# AGR POINTS POSTED!!!



## Bob Dylan (Oct 31, 2010)

:hi: Just had my AGR MC and owed points posted today,Sweet!  No calls needed till it's time to make the next award trip! :wub: (Sunset/Crescent?Silver Trains/Cap/Eagle)Hope everyone else is getting what's owed,then Amtrak can concentrate on getting all the bugs out and fine tuning the sytem so it's more user friendly! (you hi-tech types have no problems but we old codgers just barely can log on/off!  :lol: )


----------



## Shanghai (Oct 31, 2010)

Most of mine have now posted too.

I passed through Austin on Thurday evening, Jim.

Traffic looked very congested. Glad I was on the Eagle.


----------



## abcnews (Oct 31, 2010)

I just check and I have now been credited with my 40,000 points transfer from Continental Airlines. Looks like it was "backdated" to Sept 29th - which is when I did the transfer, but up until now - no points. Anyway, I never had to raise my voice or speak to a supervisor, it just took some patience (and hope). But I did call a couple of times, and they mentioned that they would eventually get to the CA (One Pass) points transfers.

So all is well that ends well. I hope everyone else is getting caught up too.


----------



## Rail Freak (Nov 1, 2010)

I thought my CO Miles would transfer today, but no luck!


----------



## rrdude (Nov 1, 2010)

Got mine, points seem to be posting as they did pre-transition. Although I still can't see my "Rail Points" on a PC-based web browser, they show up FINE on my iPhone. (still think that's weird). In fact, it shows that I have reached "*SELECT PLU**S*", but the actual points posted are less than 10K.
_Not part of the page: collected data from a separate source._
## config.mk

```make
export PLATFORM = sky130hd
export DESIGN_NAME = muldiv_seq
export DESIGN_NICKNAME = d
export VERILOG_FILES = /design/src/rtl/muldiv_seq.sv
export SDC_FILE = /design/constraint.sdc
export NUM_CORES = 1
export LEC_CHECK = 0
export ABC_AREA = 1
export BUFFER_PORTS_ARGS = -buffer_cell sky130_fd_sc_hd__buf_2
export CAP_MARGIN = 20
export CORE_ASPECT_RATIO = 2
export CORE_MARGIN = 3
export CORE_UTILIZATION = 42
export CTS_CLUSTER_DIAMETER = 40
export DETAILED_ROUTE_END_ITERATION = 8
export SYNTH_ARGS = -nofsm -noshare
export SYNTH_HDL_FRONTEND = slang
export SYNTH_SLANG_ARGS = --single-unit
```

## constraint.sdc

```tcl
create_clock -name clk -period 2.8 [get_ports clk]
set_input_delay 0.56 -clock clk [delete_from_list [all_inputs] [get_ports clk]]
set_output_delay 0.56 -clock clk [all_outputs]
set_load 0.1 [all_outputs]
```
[src/rtl/core101_pkg.sv]
// Shared Core101 definitions: tracker entry layout and default sizing
// for the forwarding/hazard unit.
package core101_pkg;

   localparam int DEF_NUM_STAGES = 3;
   localparam int DEF_LATE_STAGE = 2;
   localparam int DEF_ADDR_W     = 5;

   // One in-flight instruction as seen by the forwarding logic. The address
   // width is fixed here, so users of the entry must keep ADDR_W equal to
   // DEF_ADDR_W.
   typedef struct packed {
      logic                  valid;
      logic [DEF_ADDR_W-1:0] addr;
      logic                  late;
   } trk_entry_t;

endpackage

[src/rtl/fwd_hazard_unit_if.sv]
// ID-stage operand/destination bundle and forwarding results for
// fwd_hazard_unit. The master side drives ID information, and the slave side is
// the forwarding unit.
interface fwd_hazard_unit_if
   import core101_pkg::*;
#(
   parameter int NUM_SRC    = 2,
   parameter int NUM_STAGES = DEF_NUM_STAGES,
   parameter int ADDR_W     = DEF_ADDR_W
);
   logic [NUM_SRC*ADDR_W-1:0]     src_addr_in;
   logic [NUM_SRC-1:0]            src_valid_in;
   logic                          id_valid_in;
   logic [ADDR_W-1:0]             dst_addr_in;
   logic                          dst_we_in;
   logic                          dst_late_in;
   logic                          hold_in;
   logic                          flush_in;
   logic [NUM_SRC*NUM_STAGES-1:0] fwd_sel_out;
   logic                          stall_out;
   logic [31:0]                   stall_count_out;

   modport master (
      output src_addr_in, src_valid_in, id_valid_in, dst_addr_in,
             dst_we_in, dst_late_in, hold_in, flush_in,
      input  fwd_sel_out, stall_out, stall_count_out
   );

   modport slave (
      input  src_addr_in, src_valid_in, id_valid_in, dst_addr_in,
             dst_we_in, dst_late_in, hold_in, flush_in,
      output fwd_sel_out, stall_out, stall_count_out
   );
endinterface

[src/rtl/fwd_src_match.sv]
// Single-source comparator and priority encoder. It picks the youngest tracker
// that produces the source register and flags a load-use hazard when that
// producer's result is not forwardable yet.
module fwd_src_match
   import core101_pkg::*;
#(
   parameter int NUM_STAGES = DEF_NUM_STAGES,
   parameter int LATE_STAGE = DEF_LATE_STAGE,
   parameter int ADDR_W     = DEF_ADDR_W
) (
   input  logic [ADDR_W-1:0]                 i_src_addr,
   input  logic                              i_src_valid,
   input  trk_entry_t [NUM_STAGES-1:0]       i_trk,
   output logic [NUM_STAGES-1:0]             o_sel,
   output logic                              o_hazard
);

   logic [NUM_STAGES-1:0] w_match;
   logic                  w_found;

   // raw per-tracker address match; x0 never forwards
   always_comb begin
      w_match = '0;
      for (int k = 0; k < NUM_STAGES; k++) begin
         w_match[k] = i_src_valid && i_trk[k].valid &&
                      (i_trk[k].addr == i_src_addr) && (i_src_addr != '0);
      end
   end

   // lowest index wins: tracker 0 holds the youngest producer
   always_comb begin
      o_sel    = '0;
      o_hazard = 1'b0;
      w_found  = 1'b0;
      for (int k = 0; k < NUM_STAGES; k++) begin
         if (w_match[k] && !w_found) begin
            o_sel[k] = 1'b1;
            o_hazard = i_trk[k].late && (k < LATE_STAGE);
            w_found  = 1'b1;
         end
      end
   end

endmodule

[src/rtl/fwd_hazard_unit.sv]
// Core101 ID-stage forwarding and hazard unit. It shifts the destination of
// every issued instruction through a stage tracker. It also produces registered
// per-source forwarding selects and a combinational load-use stall.
// Optional feature macro: FWD_STALL_CNT_EN enables the stall-cycle counter.
module fwd_hazard_unit
   import core101_pkg::*;
#(
   parameter int NUM_SRC    = 2,
   parameter int NUM_STAGES = DEF_NUM_STAGES,
   parameter int ADDR_W     = DEF_ADDR_W,
   parameter int LATE_STAGE = DEF_LATE_STAGE
) (
   input logic              clock_in,
   input logic              reset_in,
   fwd_hazard_unit_if.slave bus
);

   trk_entry_t [NUM_STAGES-1:0]   r_trk;
   logic [NUM_SRC*NUM_STAGES-1:0] r_fwd_sel;
   logic [NUM_SRC*NUM_STAGES-1:0] w_sel;
   logic [NUM_SRC-1:0]            w_hazard;
   logic                          w_stall;

   for (genvar i = 0; i < NUM_SRC; i++) begin : g_src
      fwd_src_match #(
         .NUM_STAGES (NUM_STAGES),
         .LATE_STAGE (LATE_STAGE),
         .ADDR_W     (ADDR_W)
      ) u_match (
         .i_src_addr  (bus.src_addr_in[i*ADDR_W +: ADDR_W]),
         .i_src_valid (bus.src_valid_in[i]),
         .i_trk       (r_trk),
         .o_sel       (w_sel[i*NUM_STAGES +: NUM_STAGES]),
         .o_hazard    (w_hazard[i])
      );
   end

   // A flush squashes whatever ID holds, so it can never request a stall.
   assign w_stall = bus.id_valid_in & (|w_hazard) & ~bus.flush_in;

   // tracker shift and select capture; flush beats hold, hold beats advance
   always_ff @(posedge clock_in or posedge reset_in) begin
      if (reset_in) begin
         r_trk     <= '0;
         r_fwd_sel <= '0;
      end else if (bus.flush_in) begin
         for (int k = 0; k < NUM_STAGES; k++) begin
            r_trk[k].valid <= 1'b0;
         end
         r_fwd_sel <= '0;
      end else if (!bus.hold_in) begin
         r_trk[0].valid <= bus.id_valid_in & bus.dst_we_in &
                           (bus.dst_addr_in != '0) & ~w_stall;
         r_trk[0].addr  <= bus.dst_addr_in;
         r_trk[0].late  <= bus.dst_late_in;
         for (int k = 1; k < NUM_STAGES; k++) begin
            r_trk[k] <= r_trk[k-1];
         end
         r_fwd_sel <= (w_stall || !bus.id_valid_in) ? '0 : w_sel;
      end
   end

   assign bus.fwd_sel_out = r_fwd_sel;
   assign bus.stall_out   = w_stall;

`ifdef FWD_STALL_CNT_EN
   logic [31:0] r_stall_cnt;

   // count stall cycles that actually cost a pipeline slot; wraps naturally
   always_ff @(posedge clock_in or posedge reset_in) begin
      if (reset_in) begin
         r_stall_cnt <= '0;
      end else if (w_stall && !bus.hold_in) begin
         r_stall_cnt <= r_stall_cnt + 32'd1;
      end
   end

   assign bus.stall_count_out = r_stall_cnt;
`else
   assign bus.stall_count_out = '0;
`endif

endmodule
[src/flat_wrapper.sv]
// flat-port wrapper written by rule: the top's interface ports become plain ports
module fwd_hazard_unit_flat import core101_pkg::*;
#(
   parameter int NUM_SRC    = 2,
   parameter int NUM_STAGES = DEF_NUM_STAGES,
   parameter int ADDR_W     = DEF_ADDR_W,
   parameter int LATE_STAGE = DEF_LATE_STAGE
)
  (clock_in, reset_in, bus_src_addr_in, bus_src_valid_in, bus_id_valid_in, bus_dst_addr_in, bus_dst_we_in, bus_dst_late_in, bus_hold_in, bus_flush_in, bus_fwd_sel_out, bus_stall_out, bus_stall_count_out);
  fwd_hazard_unit_if #(.NUM_SRC(NUM_SRC), .NUM_STAGES(NUM_STAGES), .ADDR_W(ADDR_W)) bus_i ();
  input logic clock_in;
  input logic reset_in;
  input wire logic [$bits(bus_i.src_addr_in)-1:0] bus_src_addr_in;
  input wire logic [$bits(bus_i.src_valid_in)-1:0] bus_src_valid_in;
  input wire logic [$bits(bus_i.id_valid_in)-1:0] bus_id_valid_in;
  input wire logic [$bits(bus_i.dst_addr_in)-1:0] bus_dst_addr_in;
  input wire logic [$bits(bus_i.dst_we_in)-1:0] bus_dst_we_in;
  input wire logic [$bits(bus_i.dst_late_in)-1:0] bus_dst_late_in;
  input wire logic [$bits(bus_i.hold_in)-1:0] bus_hold_in;
  input wire logic [$bits(bus_i.flush_in)-1:0] bus_flush_in;
  output wire logic [$bits(bus_i.fwd_sel_out)-1:0] bus_fwd_sel_out;
  output wire logic [$bits(bus_i.stall_out)-1:0] bus_stall_out;
  output wire logic [$bits(bus_i.stall_count_out)-1:0] bus_stall_count_out;
  assign bus_i.src_addr_in = bus_src_addr_in;
  assign bus_i.src_valid_in = bus_src_valid_in;
  assign bus_i.id_valid_in = bus_id_valid_in;
  assign bus_i.dst_addr_in = bus_dst_addr_in;
  assign bus_i.dst_we_in = bus_dst_we_in;
  assign bus_i.dst_late_in = bus_dst_late_in;
  assign bus_i.hold_in = bus_hold_in;
  assign bus_i.flush_in = bus_flush_in;
  assign bus_fwd_sel_out = bus_i.fwd_sel_out;
  assign bus_stall_out = bus_i.stall_out;
  assign bus_stall_count_out = bus_i.stall_count_out;
  fwd_hazard_unit #(.NUM_SRC(NUM_SRC), .NUM_STAGES(NUM_STAGES), .ADDR_W(ADDR_W), .LATE_STAGE(LATE_STAGE)) u_core (.clock_in(clock_in), .reset_in(reset_in), .bus(bus_i));
endmodule
[config.mk]
export PLATFORM = sky130hd
export DESIGN_NAME = fwd_hazard_unit_flat
export DESIGN_NICKNAME = d
export VERILOG_FILES = /design/src/rtl/core101_pkg.sv /design/src/rtl/fwd_hazard_unit_if.sv /design/src/rtl/fwd_src_match.sv /design/src/rtl/fwd_hazard_unit.sv /design/src/flat_wrapper.sv
export SDC_FILE = /design/constraint.sdc
export NUM_CORES = 1
export LEC_CHECK = 0
export CELL_PAD_IN_SITES_DETAIL_PLACEMENT = 0
export CELL_PAD_IN_SITES_GLOBAL_PLACEMENT = 1
export CORE_MARGIN = 2
export CORE_UTILIZATION = 32
export CTS_CLUSTER_DIAMETER = 150
export CTS_CLUSTER_SIZE = 24
export DETAILED_ROUTE_END_ITERATION = 10
export MAX_ROUTING_LAYER = met4
export PLACE_DENSITY = 0.85
export SETUP_SLACK_MARGIN = 0.4
export SYNTH_ARGS = -nofsm -noshare
export SYNTH_HDL_FRONTEND = slang
export SYNTH_HIERARCHICAL = 1
export SYNTH_SLANG_ARGS = --single-unit
[constraint.sdc]
create_clock -name clock_in -period 5.18 [get_ports clock_in]
set_input_delay 1.554 -clock clock_in [delete_from_list [all_inputs] [get_ports clock_in]]
set_output_delay 1.554 -clock clock_in [all_outputs]
set_load 0.005 [all_outputs]
# == After elaboration in Yosys (flattened, before gate mapping) ==
# Index checks and enable logic that the tools add are counted.
# word_totals
ff_bits,27
output_inout_bits,39
# classes
eq_ne,7
bitwise_logic,8
n_reduce_logical,33
n_mux,21
# op_table
operator,count
equality test 5 bit,6
logical AND 1 bit,22
2-to-1 mux 21 bit,1
2-to-1 mux 6 bit,3
2-to-1 mux 1 bit,17
nonzero test 5 bit,3
AND 1 bit,5
logical NOT 1 bit,5
inverter 1 bit,3
"inequality test 2 x 1 -> 1 bit, second input constant",1
AND reduction 2 bit,1
OR reduction 2 bit,1
logical OR 1 bit,1

# == Longest topological paths before layout ==
# Gate-level depths: netlist of run 1.
# logic_depth
ltp_word,17
ltp_mapped,8

# == By module ==
# The synthesis of run 1 kept the hierarchy.
# modules_own_cells
module,area_per_inst_um2,cells_per_inst,n_inst
fwd_hazard_unit,1286.2,101,1
fwd_src_match,240.2,32,2

# == Least setup slack after synthesis of run 1 ==
# Ideal clock, no wire load.
# synth_path
path_type,input-to-output
startpoint,input port bus_src_addr_in[9]
endpoint,output port bus_stall_out
stages,6
t_arrival_ns,2.674
slack_ns,0.952
path_cell_list,xor2_1 nor4_1 and4_4 mux2_4 nor2_1 nor3b_1
# synth_between
elab_chain_len,13
word_cells_on_any_way,22
classes_between,3 x eq/ne; 5 x mux; 2 x bitwise; 12 x reduce/logical
# synth_rtl
item,line_no,source
from (decl),flat_wrapper.sv:13,input wire logic [$bits(bus_i.src_addr_in)-1:0] bus_src_addr_in;
equality test 5 bit,fwd_src_match.sv:26,(i_trk[k].addr == i_src_addr) && (i_src_addr != '0);
logical AND 1 bit,fwd_src_match.sv:25,w_match[k] = i_src_valid && i_trk[k].valid &&
logical AND 1 bit *,fwd_src_match.sv:26,
2-to-1 mux 1 bit *,--,
named net u_core.w_sel[3],fwd_hazard_unit.sv:20,logic [NUM_SRC*NUM_STAGES-1:0] w_sel;
logical NOT 1 bit,fwd_src_match.sv:36,if (w_match[k] && !w_found) begin
logical AND 1 bit,fwd_src_match.sv:36,
2-to-1 mux 1 bit,fwd_src_match.sv:36,
logical NOT 1 bit,fwd_src_match.sv:36,
logical AND 1 bit,fwd_src_match.sv:36,
2-to-1 mux 1 bit *,fwd_src_match.sv:36,
named net u_core.w_hazard[1],fwd_hazard_unit.sv:21,logic [NUM_SRC-1:0] w_hazard;
OR reduction 2 bit *,fwd_hazard_unit.sv:39,assign w_stall = bus.id_valid_in & (|w_hazard) & ~bus.flush_in;
AND 1 bit * (2 in series),fwd_hazard_unit.sv:39,
to (decl),flat_wrapper.sv:22,output wire logic [$bits(bus_i.stall_out)-1:0] bus_stall_out;
# The timed path passes the listed nets; every way through them passes the cells marked *.

# == Worst setup path after layout of run 1 ==
# layout_path
startpoint,input port bus_src_addr_in[6]
endpoint,output port bus_stall_out
# Same word-level chain as after synthesis.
I'm guessing the points are "in" the system, just not displayed for me to view yet.....

Hey, I'll take it!


----------



## Rail Freak (Nov 1, 2010)

My CO Miles transfer is posted!!!! Looks as things are coming together!?!?


----------



## transit54 (Nov 2, 2010)

rrdude said:


> Got mine, points seem to be posting as they did pre-transition. Although I still can't see my "Rail Points" on a PC-based web browser, they show up FINE on my iPhone. (still think that's weird). In fact, it shows that I have reached "*SELECT PLU**S*", but the actual points posted are less than 10K.
> 
> I'm guessing the points are "in" the system, just not displayed for me to view yet.....
> 
> Hey, I'll take it!


What are you using for a browser? Keep in mind that MS still refuses to make Internet Explorer complaint with web standards, so if you're using IE, that could be the problem (try FireFox, which is standards-complaint). If you're using FireFox (or another standards-complaint browser) then its probably a bug with AGR (though if you really wanted to see them on your PC, download either the PC version of Apple's Safari or Google's Chrome, which are both based on Webkit, the technology your iPhone's browser is built on).


----------



## AlanB (Nov 2, 2010)

transit54 said:


> rrdude said:
> 
> 
> > Got mine, points seem to be posting as they did pre-transition. Although I still can't see my "Rail Points" on a PC-based web browser, they show up FINE on my iPhone. (still think that's weird). In fact, it shows that I have reached "*SELECT PLU**S*", but the actual points posted are less than 10K.
> ...


Nope, that's not the answer either. I have Google Chrome on my laptop and when I go to my account I can see that I've made Select for next year but I cannot see how many points I need to reach Select +; same as with IE. However, if I go to my Iphone, I can see how many points I need to make Plus. It has to be a programming difference between the full screen version of the AGR site and the mobile version of the AGR site.


----------



## transit54 (Nov 2, 2010)

AlanB said:


> [Nope, that's not the answer either. I have Google Chrome on my laptop and when I go to my account I can see that I've made Select for next year but I cannot see how many points I need to reach Select +; same as with IE. However, if I go to my Iphone, I can see how many points I need to make Plus. It has to be a programming difference between the full screen version of the AGR site and the mobile version of the AGR site.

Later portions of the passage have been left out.